CFPB Attacked on TV and in Court

While it is not certain if housing or federal regulatory issues will be addressed tonight’s GOP presidential debate on Fox Business News, one group is seeking to raise awareness of a particular federal agency during the debate’s commercial breaks.
The Wall Street Journal reports that the American Action Network, a right-of-center advocacy group, is going to run an advertisement that compares the Consumer Financial Protection Bureau (CFPB) to a Soviet-style bureaucracy. The advertisement plays up the Marxist-Leninist angle with red banners featuring giant photos of CFPB Director Richard Cordray and Sen. Elizabeth Warren (D-MA), the driving force behind the Bureau’s creation.
“They call it CFPB, Washington’s latest regulatory agency, designed to interfere with your personal financial decisions—that car loan you needed, your mortgage, that personal loan,” the advertisement’s narrator intones. “With the Consumer Financial Protection Bureau, those who need help the most are denied.”

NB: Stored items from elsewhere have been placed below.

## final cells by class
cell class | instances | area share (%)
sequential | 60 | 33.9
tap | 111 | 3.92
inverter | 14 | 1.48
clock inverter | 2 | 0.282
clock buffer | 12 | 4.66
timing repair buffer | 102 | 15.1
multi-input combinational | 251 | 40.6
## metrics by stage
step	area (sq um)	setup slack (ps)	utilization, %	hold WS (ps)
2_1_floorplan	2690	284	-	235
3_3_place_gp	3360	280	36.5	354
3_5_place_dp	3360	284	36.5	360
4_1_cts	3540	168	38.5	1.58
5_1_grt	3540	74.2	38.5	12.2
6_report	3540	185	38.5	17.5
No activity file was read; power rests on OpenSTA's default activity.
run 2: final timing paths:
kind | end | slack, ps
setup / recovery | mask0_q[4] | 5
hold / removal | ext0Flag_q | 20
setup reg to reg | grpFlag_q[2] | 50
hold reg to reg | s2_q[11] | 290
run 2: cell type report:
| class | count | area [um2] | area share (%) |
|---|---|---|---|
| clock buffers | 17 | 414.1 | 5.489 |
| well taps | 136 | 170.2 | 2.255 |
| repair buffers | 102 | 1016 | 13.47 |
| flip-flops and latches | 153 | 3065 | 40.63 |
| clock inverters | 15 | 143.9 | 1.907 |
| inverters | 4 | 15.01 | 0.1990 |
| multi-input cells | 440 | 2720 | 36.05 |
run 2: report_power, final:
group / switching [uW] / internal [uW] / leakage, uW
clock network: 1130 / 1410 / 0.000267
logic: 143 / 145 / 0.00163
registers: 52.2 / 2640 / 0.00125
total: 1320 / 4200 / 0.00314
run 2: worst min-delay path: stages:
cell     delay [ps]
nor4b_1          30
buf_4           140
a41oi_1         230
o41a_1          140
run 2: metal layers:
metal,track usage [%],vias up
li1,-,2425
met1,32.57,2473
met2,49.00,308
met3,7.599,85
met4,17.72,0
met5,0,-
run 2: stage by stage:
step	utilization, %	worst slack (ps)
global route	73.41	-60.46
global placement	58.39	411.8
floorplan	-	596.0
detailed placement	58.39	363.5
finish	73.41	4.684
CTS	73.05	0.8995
[src/tdma_pkg.sv]
package tdma_pkg;
// What this block does
// - Hold unique 48-bit hardware address, fixed or loaded.
// - Store 160-bit network address from higher layers.
// - Accept singlecast only when addressed to us.
// - One control channel times up to eight channels.
// - Out-of-band: timing taken from continuous frame.
// - Transmit only at indicated, supported rate.
// - Bursts of 512 bits, only in permitted slots.
// - Slot rate 6000, 3000 or 500 per second.
// - Align bursts to time base, apply ranging offset.
// - Slot position referenced to 1 ms markers.
// - Slot numbers come from downstream control channel.
// - Reserved slots used only with own grant.
// - Contention slots use backoff after collisions.
// - Ranging slots carry ranging bursts only.
// - Single-service build may ignore other slot types.
// - Accept and use extra slot grants.
// - Service channel until initialised, then data channel.
// - Single channel carries service and data.
// - Marker with counter keeps terminals synchronised.
// - Singlecast messages use 48-bit hardware address.
// - Control messages on path 0x000, channel 0x0021.

	localparam int unsigned CLK_HZ       = 200_000_000;
	localparam int unsigned MS_PER_S     = 1000;
	localparam int unsigned SYNC_LOSS_MS = 3;
	localparam int unsigned RATE_HI_BPS  = 3_088_000;
	localparam int unsigned RATE_MID_BPS = 1_544_000;
	localparam int unsigned RATE_LO_BPS  = 256_000;
	localparam int unsigned SLOTS_HI     = 6000;
	localparam int unsigned SLOTS_MID    = 3000;
	localparam int unsigned SLOTS_LO     = 500;
	localparam int unsigned BIT_CYC_HI   = CLK_HZ / RATE_HI_BPS;
	localparam int unsigned BIT_CYC_MID  = CLK_HZ / RATE_MID_BPS;
	localparam int unsigned BIT_CYC_LO   = CLK_HZ / RATE_LO_BPS;
	localparam int unsigned SLOT_CYC_HI_DEF   = CLK_HZ / SLOTS_HI;
	localparam int unsigned SLOT_CYC_MID_DEF  = CLK_HZ / SLOTS_MID;
	localparam int unsigned SLOT_CYC_LO_DEF   = CLK_HZ / SLOTS_LO;
	localparam int unsigned SYNC_LOSS_CYC_DEF = CLK_HZ / MS_PER_S * SYNC_LOSS_MS;

	localparam int unsigned BURST_BITS = 512;
	localparam int unsigned UC_W       = 3;
	localparam int unsigned HW_ADDR_W  = 48;
	localparam int unsigned NWK_ADDR_W = 160;
	localparam int unsigned SLOT_W     = 16;
	localparam int unsigned ARG_W      = 32;
	localparam int unsigned OFS_W      = 16;

	localparam logic [11:0] CTRL_VPI = 12'h000;
	localparam logic [15:0] CTRL_VCI = 16'h0021;

	localparam logic [7:0] MSG_PROV      = 8'h01;
	localparam logic [7:0] MSG_DEFCFG    = 8'h02;
	localparam logic [7:0] MSG_RANGE     = 8'h05;
	localparam logic [7:0] MSG_INIT_DONE = 8'h07;
	localparam logic [7:0] MSG_GRANT     = 8'h28;
	localparam logic [7:0] MSG_TX_CTRL   = 8'h40;

	localparam int unsigned ARG_FIRST_LSB  = 0;
	localparam int unsigned ARG_COUNT_LSB  = 16;
	localparam int unsigned ARG_KIND_LSB   = 24;
	localparam int unsigned ARG_OURS_BIT   = 26;
	localparam int unsigned ARG_OFS_LSB    = 0;
	localparam int unsigned ARG_RATE_LSB   = 0;
	localparam int unsigned ARG_PROV_LSB   = 0;
	localparam int unsigned ARG_SVC_LSB    = 0;
	localparam int unsigned ARG_DATA_LSB   = 3;
	localparam int unsigned ARG_SINGLE_BIT = 6;

	localparam logic [UC_W-1:0] SVC_CH_RST  = 3'h0;
	localparam logic [UC_W-1:0] DATA_CH_RST = 3'h1;
	localparam logic [7:0]      PROV_RST    = 8'h00;
	localparam logic [15:0]     LFSR_SEED   = 16'hACE1;

	typedef enum logic [1:0] {
		RATE_LO  = 2'b00,
		RATE_MID = 2'b01,
		RATE_HI  = 2'b10
	} rate_type;

	typedef enum logic [1:0] {
		SLOT_FIXED = 2'b00,
		SLOT_DYN   = 2'b01,
		SLOT_CONT  = 2'b10,
		SLOT_RANGE = 2'b11
	} slot_kind_type;

	typedef struct packed {
		logic                 valid;
		logic [11:0]          vpi;
		logic [15:0]          vci;
		logic                 bcast;
		logic [HW_ADDR_W-1:0] dest;
		logic [7:0]           msg;
		logic [ARG_W-1:0]     arg;
	} dn_cell_type;

	typedef struct packed {
		logic              valid;
		logic [SLOT_W-1:0] count;
	} ds_sync_type;

	typedef struct packed {
		logic              valid;
		logic [SLOT_W-1:0] first;
		logic [7:0]        count;
		slot_kind_type     kind;
		logic              ours;
	} grant_type;
endpackage
<file path="config.mk">
export PLATFORM = sky130hd
export DESIGN_NAME = slave_i2c_target_port
export DESIGN_NICKNAME = d
export VERILOG_FILES = /design/src/verilog/slave_i2c_pkg.sv /design/src/verilog/slave_i2c_target_port.sv /design/src/verilog/pin_sync.sv
export SDC_FILE = /design/constraint.sdc
export NUM_CORES = 1
export LEC_CHECK = 0
export ABC_AREA = 1
export BUFFER_PORTS_ARGS = -buffer_cell sky130_fd_sc_hd__buf_2
export CORE_MARGIN = 1.5
export CORE_UTILIZATION = 50
export CTS_CLUSTER_DIAMETER = 80
export DETAILED_ROUTE_END_ITERATION = 10
export GPL_TIMING_DRIVEN = 1
export HOLD_SLACK_MARGIN = 0.12
export PLACE_DENSITY = 0.88
export SYNTH_ARGS = -nofsm -noshare
export SYNTH_HDL_FRONTEND = slang
export SYNTH_SLANG_ARGS = --single-unit
</file>
<file path="constraint.sdc">
create_clock -name aclk -period 2.37 [get_ports aclk]
set_clock_uncertainty 0.05 [all_clocks]
set_input_delay 0.3555 -clock aclk [delete_from_list [all_inputs] [get_ports aclk]]
set_output_delay 0.3555 -clock aclk [all_outputs]
set_load 0.01 [all_outputs]
</file>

The advertisement is scheduled to run seven times during the debate and all week on cable stations serving Washington, D.C. The American Action Network paid $500,000 to produce and distribute the advertisement.
Separately, a Texas community bank is continuing its legal attack against the CFPB by filing a motion for summary judgment in the U.S. District Court for the District of Columbia. State National Bank in Big Spring, Texas, is pursuing litigation to have the CFPB declared unconstitutional. The bank also challenges the legality of Director Richard Cordray’s authority, questioning whether his January 2012 presidential recess appointment was constitutional because the Senate was technically operating in a pro forma session that prevents recess appointments from taking place; Cordray was confirmed by the Senate in July 2013.
“The constitutional issues raised by our clients in this case have far-reaching implications for CFPB-regulated financial institutions,” said Greg Jacob, partner at O’Melveny & Myers LLP, which represents the bank. “The CFPB’s unprecedented combination of vast executive powers to enforce and regulate, without any accountability to Congress or the President, cannot be reconciled with our Constitution’s requirement that government have checks and balances. Further, regulations Richard Cordray published under his signature prior to his July 2013 confirmation—despite his attempt to retroactively ratify them with a notice in the August 2013 Federal Register—are invalid and must be struck down.”
In July, the U.S. Court of Appeals for the District of Columbia Circuit issued an appellate opinion that the bank had the standing to pursue the case because it is regulated by the CFPB. State National Bank has been supported in its litigation by the Competitive Enterprise Institute and the 60 Plus Association, but no financial services trade group has offered any backing to this endeavor.